* Task brief *
Below are the records; locate each line with the word "then" and copy it.

[Materials provided — start]

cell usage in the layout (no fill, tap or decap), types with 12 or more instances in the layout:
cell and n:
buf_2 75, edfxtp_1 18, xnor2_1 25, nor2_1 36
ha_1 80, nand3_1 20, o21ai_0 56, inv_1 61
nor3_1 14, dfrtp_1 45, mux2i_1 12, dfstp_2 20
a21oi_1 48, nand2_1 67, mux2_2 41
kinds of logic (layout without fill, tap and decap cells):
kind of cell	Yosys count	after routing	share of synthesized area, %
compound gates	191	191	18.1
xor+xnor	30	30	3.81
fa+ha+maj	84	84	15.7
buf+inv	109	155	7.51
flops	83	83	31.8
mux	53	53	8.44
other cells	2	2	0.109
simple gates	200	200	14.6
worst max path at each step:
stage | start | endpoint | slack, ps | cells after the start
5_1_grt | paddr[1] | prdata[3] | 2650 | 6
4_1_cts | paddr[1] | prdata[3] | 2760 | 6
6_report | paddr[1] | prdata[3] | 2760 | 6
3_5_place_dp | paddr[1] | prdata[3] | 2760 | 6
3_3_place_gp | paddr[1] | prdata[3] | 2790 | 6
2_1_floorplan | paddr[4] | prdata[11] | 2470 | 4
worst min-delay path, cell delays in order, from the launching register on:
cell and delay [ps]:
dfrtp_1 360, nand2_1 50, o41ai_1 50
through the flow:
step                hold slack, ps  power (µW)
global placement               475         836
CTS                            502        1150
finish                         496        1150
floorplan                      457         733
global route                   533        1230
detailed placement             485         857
`config.mk`:
```
export PLATFORM = sky130hd
export DESIGN_NAME = cpds_mul
export DESIGN_NICKNAME = d
export VERILOG_FILES = /design/src/rtl/cpds_mul.sv
export SDC_FILE = /design/constraint.sdc
export NUM_CORES = 2
export LEC_CHECK = 0
export ABC_CLOCK_PERIOD_IN_PS = 6200
export CORE_ASPECT_RATIO = 1.4
export CORE_MARGIN = 2
export CORE_UTILIZATION = 35
export CTS_CLUSTER_SIZE = 40
export DETAILED_ROUTE_END_ITERATION = 10
export DONT_BUFFER_PORTS = 1
export REMOVE_ABC_BUFFERS = 1
export SLEW_MARGIN = 20
export SYNTH_ARGS = -nofsm -noshare
export SYNTH_HDL_FRONTEND = slang
export SYNTH_SLANG_ARGS = --single-unit
```
`constraint.sdc`:
```
create_clock -name clock -period 6.2 [get_ports clock]
set_clock_uncertainty 0.15 [all_clocks]
set_input_delay 0.31 -clock clock [delete_from_list [all_inputs] [get_ports clock]]
set_output_delay 0.31 -clock clock [all_outputs]
set_load 0.1 [all_outputs]
```
==> config.mk <==
export PLATFORM = sky130hd
export DESIGN_NAME = cpds_ram
export DESIGN_NICKNAME = d
export VERILOG_FILES = /design/src/rtl/cpds_ram.sv
export SDC_FILE = /design/constraint.sdc
export NUM_CORES = 1
export LEC_CHECK = 0
export BUFFER_PORTS_ARGS = -buffer_cell sky130_fd_sc_hd__buf_2
export CORE_MARGIN = 1
export CORE_UTILIZATION = 59
export DETAILED_ROUTE_END_ITERATION = 10
export PLACE_DENSITY = 0.78
export SLEW_MARGIN = 20
export SYNTH_ARGS = -nofsm -noshare
export SYNTH_HDL_FRONTEND = slang
export SYNTH_SLANG_ARGS = --single-unit
==> constraint.sdc <==
create_clock -name clock -period 1.6 [get_ports clock]
set_input_delay 0 -clock clock [delete_from_list [all_inputs] [get_ports clock]]
set_output_delay 0 -clock clock [all_outputs]
set_load 0.03 [all_outputs]
==> src/rtl/cpds_ram.sv <==
// cpds_ram: generic single write port, single read port ram with registered read
// no dependencies

module cpds_ram #(
   parameter int WIDTH = 8,
   parameter int DEPTH = 16
) (
   input  logic                     clock,
   input  logic                     wr_en,
   input  logic [$clog2(DEPTH)-1:0] wr_addr,
   input  logic [WIDTH-1:0]         wr_data,
   input  logic                     rd_en,
   input  logic [$clog2(DEPTH)-1:0] rd_addr,
   output logic [WIDTH-1:0]         rd_data
);

   logic [WIDTH-1:0] mem_ff [DEPTH];
   logic [WIDTH-1:0] rd_data_ff;

   always_ff @(posedge clock) begin
      if (wr_en) begin
         mem_ff[wr_addr] <= wr_data;
      end
      if (rd_en) begin
         rd_data_ff <= mem_ff[rd_addr];
      end
   end

   assign rd_data = rd_data_ff;

endmodule
File: src/sv/cfq_pkg.sv
// Shared types and constants for the circular FIFO queue.
package cfq_pkg;

  // Default sizing, handed to the top-level parameters
  localparam int unsigned DEPTH_DEF      = 16;
  localparam int unsigned DATA_WIDTH_DEF = 32;

  // Fixed field widths of the ports
  localparam int unsigned CMD_W      = 2;
  localparam int unsigned ITEM_W     = 32;
  localparam int unsigned STATUS_W   = 2;
  localparam int unsigned COUNT_W    = 5;
  localparam int unsigned CAP_W      = 5;

  // Register port
  localparam int unsigned PADDR_W    = 3;
  localparam int unsigned PDATA_W    = 32;
  localparam int unsigned REG_CAP    = 0;
  localparam int unsigned CAP_RESET  = 16;

  typedef enum logic [CMD_W-1:0] {
    CMD_ENQUEUE = 2'd0,
    CMD_DEQUEUE = 2'd1,
    CMD_PEEK    = 2'd2,
    CMD_DUMP    = 2'd3
  } cmd_e;

  typedef enum logic [STATUS_W-1:0] {
    ST_DONE  = 2'd0,
    ST_FULL  = 2'd1,
    ST_EMPTY = 2'd2
  } status_e;

  // Source of the result data word
  typedef enum logic [1:0] {
    DSEL_ZERO,
    DSEL_MEM,
    DSEL_ONES
  } dsel_e;

  // Commands from the controller to the datapath
  typedef struct packed {
    logic    accept;   // latch a new request, start walk at head
    logic    load;     // load the result register
    logic    push;     // write item at tail, advance tail, count up
    logic    pop;      // advance head, count down
    logic    advance;  // step the dump walk
    status_e status;
    dsel_e   data_sel;
    logic    last;
  } ctrl_t;

  // Status from the datapath to the controller
  typedef struct packed {
    logic empty;
    logic full;
    logic dump_last;
  } stat_t;

endpackage

File: src/sv/cfq_ram.sv
// Generic single-port-write, single-port-read RAM with registered read data.
module cfq_ram #(
  parameter int unsigned WIDTH = 32,
  parameter int unsigned DEPTH = 16
) (
  input  logic                     clk_i,
  input  logic                     we_i,
  input  logic [$clog2(DEPTH)-1:0] waddr_i,
  input  logic [WIDTH-1:0]         wdata_i,
  input  logic [$clog2(DEPTH)-1:0] raddr_i,
  output logic [WIDTH-1:0]         rdata_o
);

  logic [WIDTH-1:0] mem_q [DEPTH];
  logic [WIDTH-1:0] rdata_q;

  // Write on enable, read every cycle
  always_ff @(posedge clk_i) begin
    if (we_i) begin
      mem_q[waddr_i] <= wdata_i;
    end
    rdata_q <= mem_q[raddr_i];
  end

  assign rdata_o = rdata_q;

endmodule

File: src/sv/cfq_ctrl.sv
// Controller state machine: sequences one request at a time and owns result valid.
module cfq_ctrl (
  input  logic                        clk_i,
  input  logic                        rst_ni,
  input  logic                        in_valid_i,
  output logic                        in_stall_o,
  input  logic [cfq_pkg::CMD_W-1:0]   command_i,
  output logic                        out_valid_o,
  input  logic                        out_stall_i,
  input  cfq_pkg::stat_t              stat_i,
  output cfq_pkg::ctrl_t              ctrl_o
);

  typedef enum logic {
    S_IDLE,
    S_EXEC
  } state_e;

  state_e         state_q, state_d;
  cfq_pkg::cmd_e  cmd_q, cmd_d;
  logic           out_valid_q, out_valid_d;
  logic           out_free;
  cfq_pkg::ctrl_t ctrl;

  // Result register may take a new result when empty or being drained
  assign out_free = !out_valid_q || !out_stall_i;

  // Decode state and status into datapath commands
  always_comb begin
    ctrl          = '0;
    ctrl.status   = cfq_pkg::ST_DONE;
    ctrl.data_sel = cfq_pkg::DSEL_ZERO;
    state_d       = state_q;
    cmd_d         = cmd_q;
    unique case (state_q)
      S_IDLE: begin
        if (in_valid_i) begin
          ctrl.accept = 1'b1;
          cmd_d       = cfq_pkg::cmd_e'(command_i);
          state_d     = S_EXEC;
        end
      end
      S_EXEC: begin
        if (out_free) begin
          ctrl.load = 1'b1;
          ctrl.last = 1'b1;
          state_d   = S_IDLE;
          unique case (cmd_q)
            cfq_pkg::CMD_ENQUEUE: begin
              if (stat_i.full) begin
                ctrl.status = cfq_pkg::ST_FULL;
              end else begin
                ctrl.push = 1'b1;
              end
            end
            cfq_pkg::CMD_DEQUEUE: begin
              if (stat_i.empty) begin
                ctrl.status = cfq_pkg::ST_EMPTY;
              end else begin
                ctrl.pop      = 1'b1;
                ctrl.data_sel = cfq_pkg::DSEL_MEM;
              end
            end
            cfq_pkg::CMD_PEEK: begin
              if (stat_i.empty) begin
                ctrl.status   = cfq_pkg::ST_EMPTY;
                ctrl.data_sel = cfq_pkg::DSEL_ONES;
              end else begin
                ctrl.data_sel = cfq_pkg::DSEL_MEM;
              end
            end
            cfq_pkg::CMD_DUMP: begin
              if (stat_i.empty) begin
                ctrl.status = cfq_pkg::ST_EMPTY;
              end else begin
                ctrl.data_sel = cfq_pkg::DSEL_MEM;
                ctrl.advance  = 1'b1;
                ctrl.last     = stat_i.dump_last;
                if (!stat_i.dump_last) begin
                  state_d = S_EXEC;
                end
              end
            end
            default: begin
              state_d = S_IDLE;
            end
          endcase
        end
      end
      default: begin
        state_d = S_IDLE;
      end
    endcase
  end

  // Hold result valid until taken, raise it on a new result
  always_comb begin
    if (ctrl.load) begin
      out_valid_d = 1'b1;
    end else if (out_stall_i) begin
      out_valid_d = out_valid_q;
    end else begin
      out_valid_d = 1'b0;
    end
  end

  // State and registered outputs
  always_ff @(posedge clk_i or negedge rst_ni) begin
    if (!rst_ni) begin
      state_q     <= S_IDLE;
      cmd_q       <= cfq_pkg::CMD_ENQUEUE;
      out_valid_q <= 1'b0;
    end else begin
      state_q     <= state_d;
      cmd_q       <= cmd_d;
      out_valid_q <= out_valid_d;
    end
  end

  assign in_stall_o  = (state_q != S_IDLE);
  assign out_valid_o = out_valid_q;
  assign ctrl_o      = ctrl;

  // A new result never overwrites one that is still held
  a_no_overwrite: assert property (@(posedge clk_i) disable iff (!rst_ni)
    ctrl.load |-> (!out_valid_q || !out_stall_i))
    else $error("result register overwritten while held");

  // Push and pop never happen in the same cycle
  a_push_pop: assert property (@(posedge clk_i) disable iff (!rst_ni)
    !(ctrl.push && ctrl.pop))
    else $error("push and pop together");

  // The final result of a request frees the controller
  a_last_idle: assert property (@(posedge clk_i) disable iff (!rst_ni)
    (ctrl.load && ctrl.last) |=> (state_q == S_IDLE))
    else $error("controller busy after final result");

endmodule
### src/pbq_pkg.sv
`timescale 1ns / 1ps
`default_nettype none

package pbq_pkg;

  localparam int IDX_W = 8;   // palette index width
  localparam int CH_W  = 8;   // one color channel
  localparam int BRI_W = 18;  // r^2 + g^2 + b^2 tops out at 195075
  localparam int LANES = 4;   // one lane per pixel of the 2x2 block

  localparam logic OP_WRITE  = 1'b0;
  localparam logic OP_SELECT = 1'b1;

  typedef struct packed {
    logic [CH_W-1:0] red;
    logic [CH_W-1:0] green;
    logic [CH_W-1:0] blue;
  } rgb_t;

  typedef struct packed {
    logic [IDX_W-1:0] addr;
    rgb_t             color;
  } pal_wr_t;

  typedef struct packed {
    logic advance;  // pipeline moves this cycle
    logic wr_en;    // palette write transfer accepted
  } lane_ctrl_t;

endpackage

`default_nettype wire

### src/pbq_merge.sv
`timescale 1ns / 1ps
`default_nettype none

module pbq_merge (
  input  logic [pbq_pkg::LANES-1:0][pbq_pkg::BRI_W-1:0] bright,
  input  logic [pbq_pkg::LANES-1:0][pbq_pkg::IDX_W-1:0] idx,
  output logic [pbq_pkg::IDX_W-1:0]                     chosen
);
  import pbq_pkg::*;

  logic [BRI_W-1:0] lo_bri, hi_bri;
  logic [IDX_W-1:0] lo_idx, hi_idx;

  // strict greater-than keeps the earlier pixel on ties at every level
  always_comb begin
    if (bright[1] > bright[0]) begin
      lo_bri = bright[1];
      lo_idx = idx[1];
    end else begin
      lo_bri = bright[0];
      lo_idx = idx[0];
    end
    if (bright[3] > bright[2]) begin
      hi_bri = bright[3];
      hi_idx = idx[3];
    end else begin
      hi_bri = bright[2];
      hi_idx = idx[2];
    end
    chosen = (hi_bri > lo_bri) ? hi_idx : lo_idx;
  end

endmodule

`default_nettype wire

### config.mk
export PLATFORM = sky130hd
export DESIGN_NAME = pbq_merge
export DESIGN_NICKNAME = d
export VERILOG_FILES = /design/src/pbq_pkg.sv /design/src/pbq_merge.sv
export SDC_FILE = /design/constraint.sdc
export NUM_CORES = 1
export LEC_CHECK = 0
export CAP_MARGIN = 20
export CORE_ASPECT_RATIO = 0.5
export CORE_MARGIN = 4
export CORE_UTILIZATION = 35
export DETAILED_ROUTE_END_ITERATION = 7
export DONT_BUFFER_PORTS = 1
export REMOVE_ABC_BUFFERS = 1
export SLEW_MARGIN = 20
export SYNTH_ARGS = -nofsm -noshare
export SYNTH_HDL_FRONTEND = slang
export SYNTH_SLANG_ARGS = --single-unit
### constraint.sdc
create_clock -name vclk -period 7.1
set_clock_uncertainty 0.05 [all_clocks]
set_input_delay 1.42 -clock vclk [all_inputs]
set_output_delay 1.42 -clock vclk [all_outputs]
set_load 0.01 [all_outputs]
==> reports/results.tsv <==
metric	value	unit
clkbuf count	0	
worst hold start	idx[30]	
Critical Path Max Stage Delay	0.56	ns
die extent in x	117.9	um
Min Clock Period, post-route	6.667	ns
Seq cells	0	
grt ovf	0	
ANT cells	0	
peak supply drop	0.02820	mV
sequential area share after synthesis	0	%
unrepaired setup endpoints after global routing	false	
Warnings, synthesis	0	
max capacitance violation total	0	
Max-slew headroom	74.09	%
Die H	62.95	um
DR vias	2198	
Starting Density	37.35	%
FF/Latch Area	0	um2
global-route wire length before repair	9.970	mm
initial antenna violation count	0	
total track usage	15.94	%
DRT Wirelength	6.426	mm
Final Instance Count excl. Fillers	369	
Nets	456	
die area	7421	um2
critical path's top delay family	compound AO/OA/AOI/OAI gates	
fin util	39.43	%
Buffers on Ports	0	
share of post-route cells with drive strength above 1	7.432	%
CP arrival	5.20	ns
# DRC	0	
critical path's slowest cell	a2111o_1	
Crit. Startpoint	bright[5]	
CP cell instances	inv_1 -> ha_1 -> a21oi_1 -> o21ai_1 -> a2111o_1 -> a22o_1 -> buf_4 -> mux2i_1 -> ha_1 -> nand4_1 -> nor4_1 -> mux2i_1 -> o21a_1 -> a211oi_1 -> a211oi_1 -> buf_4	
core area	5658	um2
Pre-Repair DR Iteration Count	5	
period utilization	93.91	%
Cell Area, Synth	2113	um2
CP Class	in2out	
RD Place Congestion	0.8744	
Initial DRC Count	87	
Max FO, Critical Path	14	
Wirelength per Cell	17.41	um
Routed Antenna Nets	0	
Rows	19	
fillcell total	588	
worst slew pin tran	0.3779	ns
hpwl dp	5.623	mm
placed cells	368	
status	complete, no violations	
Setup-failing EPs final	0	
hold_buf cts	0	
Worst Hold Class	in2out	
largest net degree at the start of global routing	26	
worst hold margin	3.004	ns
P per Cell Area	105.9	nW/um2
post-synth cell types	35	
Gate Count Post-Synth	296	
vias in the first global route	2075	
CP Launch Type	primary input	
Post-Syn Area per Cell	7.139	um2
num ports	112	
CP Buf/Inv Count	3	
Max Fclk	150.0	MHz
Fin. Hold Viols	0	
P_leak	1.078	nW
CP required	5.63	ns
area growth from synthesis to layout	5.565	%
Worst Setup End Kind	output port	
setup_tns	0	ns
final max-slew violation count	0	
Via density	5.957	
multi-input logic area	1873	um2
[cell usage after synthesis, drive strengths merged]
library cell  number  area share, %
o21ai             39            9.2
o31a               1           0.41
a311oi             1           0.71
mux2               1           0.53
nand4             12            3.6
buf                7            2.7
o31ai              1           0.36
nand3              4           0.95
nand2b             3           0.89
a21o               1           0.36
ha                54             32
o211ai             2           0.71
inv               47            8.3
a21oi             21            5.2
a21boi             2           0.71
o21a               6            2.1
nand2             13            2.3
nor4               9            2.7
and4               1           0.41
a22o               1           0.41
mux2i             19            9.0
o32a               1           0.47
nor2              15            2.7
clkbuf             5           0.89
a221oi             8            3.3
or2                1           0.30
a211oi            18            7.8
a2111o             1           0.53
nor3               1           0.24
a31oi              1           0.30
[worst paths after layout]
kind | to | slack (ns) | cells after the start
setup / recovery | chosen[2] | 0.43 | 16
hold / removal | chosen[6] | 3.00 | 2
[cells by family after synthesis]
| kind of cell | count (synthesis) | share of synthesized area [%] |
|---|---|---|
| AOI/OAI and AO/OA | 104 | 32.62 |
| adders and majority gates | 54 | 31.97 |
| buffers and inverters | 59 | 11.90 |
| muxes | 20 | 9.532 |
| and+or+nand+nor | 59 | 13.97 |
[area by class of cell]
type                       count  area share (%)
multi-input combinational    237           83.96
inverter                      47           7.908
tap                           73           4.094
timing repair buffer          12           4.038
[power by group]
part / internal, mW / switching (mW)
combinational: 0.100 / 0.136
clock: 0 / 0
sequential: 0 / 0
[cells in the final DEF (no fill, tap or decap), drive strengths merged]
master and instances:
ha 54, inv 47, o21ai 39, a21oi 21, mux2i 19, a211oi 18
nor2 15, nand2 13, nand4 12, buf 12, nor4 9, a221oi 8
o21a 6, nand3 4, nand2b 3, a21boi 2, o211ai 2, nor3 1
o32a 1, a31oi 1, o31ai 1, or2 1, a21o 1, a311oi 1
and4 1, a2111o 1, a22o 1, mux2 1, o31a 1
[what timing repair did]
action	CTS	global route
resized for setup	0	1
endpoints found under the setup margin	0	7
buffers inserted	0	1
[layer usage]
metal | part of all wire [%] | track usage [%] | routed length [um]
met5 | 0 | 0 | 0
met4 | 0.47 | 1.022 | 30
met3 | 6.7 | 2.351 | 432
met2 | 49 | 29.09 | 3167
met1 | 43 | 20.83 | 2795
[through the flow]
stage / worst slack (ns) / total power, mW / instance area (um2)
6_report: 0.4326 / 0.2362 / 2231
5_1_grt: 0.07457 / 0.2661 / 2231
4_1_cts: 0.004486 / 0.2322 / 2212
3_5_place_dp: 0.009698 / 0.2311 / 2212
3_3_place_gp: 0.2172 / 0.2219 / 2212
2_1_floorplan: 0.1968 / 0.1700 / 2038
Note: power is estimated with default switching activity, not from simulation.
[src/design/coalescing_request_queue.sv]
// drop, drain, empty take and enqueue into an empty queue strobe their result
//   in the cycle after the start transfer; a take reads the head, then strobes from S_TAKE
// an enqueue into a non-empty queue walks the waiting keys through one comparator,
//   a memory read (S_RD) then a compare (S_CMP) per key, until a match or the last key
// throughput: one command at a time; busy drops in the strobe cycle, receiver cannot stall
// reset (rst_n low, synchronous): queue empty, accepting enqueues, capacity limit 16
// ----------------------------------------------------------------------------
// coalescing_request_queue
// bounded fifo of request keys; a key already waiting is coalesced, not stored
// twice. take pops the oldest key, drain stops further enqueues
// ----------------------------------------------------------------------------
`include "coalescing_request_queue_macros.svh"

module coalescing_request_queue
  import crq_pkg::*;
(
  input  logic             clk,
  input  logic             rst_n,
  // command channel
  input  logic             start,
  output logic             busy,
  input  logic [CMD_W-1:0] in_cmd,
  input  logic             in_key_present,
  input  logic [KEY_W-1:0] in_key,
  // result channel
  output logic             out_strobe,
  output logic [STS_W-1:0] out_status,
  output logic [KEY_W-1:0] out_taken_key,
  output logic [OCC_W-1:0] out_occupancy,
  // configuration
  input  logic             cfg_we,
  input  logic [CFG_W-1:0] cfg_wdata
);

  // key storage, read data registered
  logic [KEY_BITS-1:0] mem [QUEUE_DEPTH];
  logic [KEY_BITS-1:0] rd_data_r;
  logic [IDX_W-1:0]    rd_addr;
  logic                wr_en;
  logic [KEY_BITS-1:0] wr_data;

  // control state
  state_t           state_r, state_nxt;
  logic [IDX_W-1:0] head_r, head_nxt;
  logic [IDX_W-1:0] tail_r, tail_nxt;
  logic [CNT_W-1:0] count_r, count_nxt;
  logic             accepting_r, accepting_nxt;
  logic [CFG_W-1:0] cap_limit_r;

  // scan walker
  logic [IDX_W-1:0]    scan_ptr_r, scan_ptr_nxt;
  logic [CNT_W-1:0]    left_r, left_nxt;
  logic [KEY_BITS-1:0] key_r, key_nxt;

  // result registers
  logic                out_strobe_r;
  status_t             out_status_r;
  logic [KEY_W-1:0]    out_taken_key_r;
  logic [OCC_W-1:0]    out_occupancy_r;
  logic                res_valid;
  status_t             res_status;
  logic [KEY_W-1:0]    res_taken;

  // decode
  logic acc;
  cmd_t cmd_in;
  logic full;
  logic scan_need;
  logic take_need;
  logic hit;
  logic last;

  assign busy      = (state_r != S_IDLE);
  assign acc       = start && !busy;
  assign cmd_in    = cmd_t'(in_cmd);
  // capacity above the depth acts as the depth
  assign full      = (32'(count_r) >= 32'(cap_limit_r)) || (32'(count_r) >= QUEUE_DEPTH);
  assign scan_need = acc && (cmd_in == CMD_ENQ) && in_key_present && accepting_r
                     && (count_r != '0);
  assign take_need = acc && (cmd_in == CMD_TAKE) && (count_r != '0);
  // the one shared comparator
  assign hit       = (rd_data_r == key_r);
  assign last      = (left_r == CNT_W'(1));

  // read port: scan pointer while walking, else the head for a take
  assign rd_addr = (state_r == S_RD) ? scan_ptr_r : head_r;

  always_ff @(posedge clk) begin
    if (wr_en) begin
      mem[tail_r] <= wr_data;
    end
    rd_data_r <= mem[rd_addr];
  end

  // next state
  always_comb begin
    state_nxt = state_r;
    case (state_r)
      S_IDLE: begin
        if (scan_need) begin
          state_nxt = S_RD;
        end else if (take_need) begin
          state_nxt = S_TAKE;
        end
      end
      S_RD:   state_nxt = S_CMP;
      S_CMP: begin
        if (hit || last) begin
          state_nxt = S_IDLE;
        end else begin
          state_nxt = S_RD;
        end
      end
      S_TAKE: state_nxt = S_IDLE;
      default: state_nxt = S_IDLE;
    endcase
  end

  // datapath and results
  always_comb begin
    head_nxt      = head_r;
    tail_nxt      = tail_r;
    count_nxt     = count_r;
    accepting_nxt = accepting_r;
    scan_ptr_nxt  = scan_ptr_r;
    left_nxt      = left_r;
    key_nxt       = key_r;
    wr_en         = 1'b0;
    wr_data       = key_r;
    res_valid     = 1'b0;
    res_status    = ST_DROPPED;
    res_taken     = '0;
    case (state_r)
      S_IDLE: begin
        if (acc) begin
          case (cmd_in)
            CMD_ENQ: begin
              if (!in_key_present || !accepting_r) begin
                res_valid = 1'b1;
              end else if (count_r == '0) begin
                // nothing waiting, no walk needed
                res_valid = 1'b1;
                if (!full) begin
                  wr_en      = 1'b1;
                  wr_data    = in_key[KEY_BITS-1:0];
                  tail_nxt   = next_slot(tail_r);
                  count_nxt  = count_r + 1'b1;
                  res_status = ST_ENQUEUED;
                end
              end else begin
                key_nxt      = in_key[KEY_BITS-1:0];
                scan_ptr_nxt = head_r;
                left_nxt     = count_r;
              end
            end
            CMD_TAKE: begin
              if (count_r == '0) begin
                res_valid  = 1'b1;
                res_status = ST_EMPTY;
              end
            end
            CMD_DRAIN: begin
              accepting_nxt = 1'b0;
              res_valid     = 1'b1;
            end
            default: begin
              res_valid = 1'b1;
            end
          endcase
        end
      end
      S_RD: begin
      end
      S_CMP: begin
        if (hit) begin
          res_valid  = 1'b1;
          res_status = ST_COALESCED;
        end else if (last) begin
          // not waiting: capacity check, then append at the tail
          res_valid = 1'b1;
          if (!full) begin
            wr_en      = 1'b1;
            tail_nxt   = next_slot(tail_r);
            count_nxt  = count_r + 1'b1;
            res_status = ST_ENQUEUED;
          end
        end else begin
          scan_ptr_nxt = next_slot(scan_ptr_r);
          left_nxt     = left_r - 1'b1;
        end
      end
      S_TAKE: begin
        res_valid  = 1'b1;
        res_status = ST_TAKEN;
        res_taken  = KEY_W'(rd_data_r);
        head_nxt   = next_slot(head_r);
        count_nxt  = count_r - 1'b1;
      end
      default: begin
      end
    endcase
  end

  always_ff @(posedge clk) begin
    if (!rst_n) begin
      state_r      <= S_IDLE;
      head_r       <= '0;
      tail_r       <= '0;
      count_r      <= '0;
      accepting_r  <= 1'b1;
      cap_limit_r  <= CAP_LIMIT_RST;
      scan_ptr_r   <= '0;
      left_r       <= '0;
      out_strobe_r <= 1'b0;
    end else begin
      state_r      <= state_nxt;
      head_r       <= head_nxt;
      tail_r       <= tail_nxt;
      count_r      <= count_nxt;
      accepting_r  <= accepting_nxt;
      scan_ptr_r   <= scan_ptr_nxt;
      left_r       <= left_nxt;
      out_strobe_r <= res_valid;
      if (cfg_we) begin
        cap_limit_r <= cfg_wdata;
      end
    end
  end

  // payload registers, no reset
  always_ff @(posedge clk) begin
    key_r <= key_nxt;
    if (res_valid) begin
      out_status_r    <= res_status;
      out_taken_key_r <= res_taken;
      out_occupancy_r <= OCC_W'(count_nxt);
    end
  end

  assign out_strobe    = out_strobe_r;
  assign out_status    = out_status_r;
  assign out_taken_key = out_taken_key_r;
  assign out_occupancy = out_occupancy_r;

  // assertions
  `CRQ_ASSERT_IMP(a_count_bound, clk, rst_n, 1'b1, 32'(count_r) <= QUEUE_DEPTH,
    "waiting count exceeds queue depth")
  `CRQ_ASSERT_NXT(a_take_empty, clk, rst_n,
    start && !busy && (in_cmd == CMD_TAKE) && (count_r == '0),
    out_strobe && (out_status == ST_EMPTY), "take on empty queue not reported")
  `CRQ_ASSERT_IMP(a_strobe_cause, clk, rst_n, out_strobe,
    $past(state_r != S_IDLE) || $past(start), "result strobe without a command")
  `CRQ_ASSERT_IMP(a_drain_only, clk, rst_n, $fell(accepting_r),
    $past(start && !busy && (in_cmd == CMD_DRAIN)), "accepting cleared without drain")

endmodule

[Materials provided — finish]

* Result for this task *
//   in the cycle after the start transfer; a take reads the head, then strobes from S_TAKE
//   a memory read (S_RD) then a compare (S_CMP) per key, until a match or the last key
          // not waiting: capacity check, then append at the tail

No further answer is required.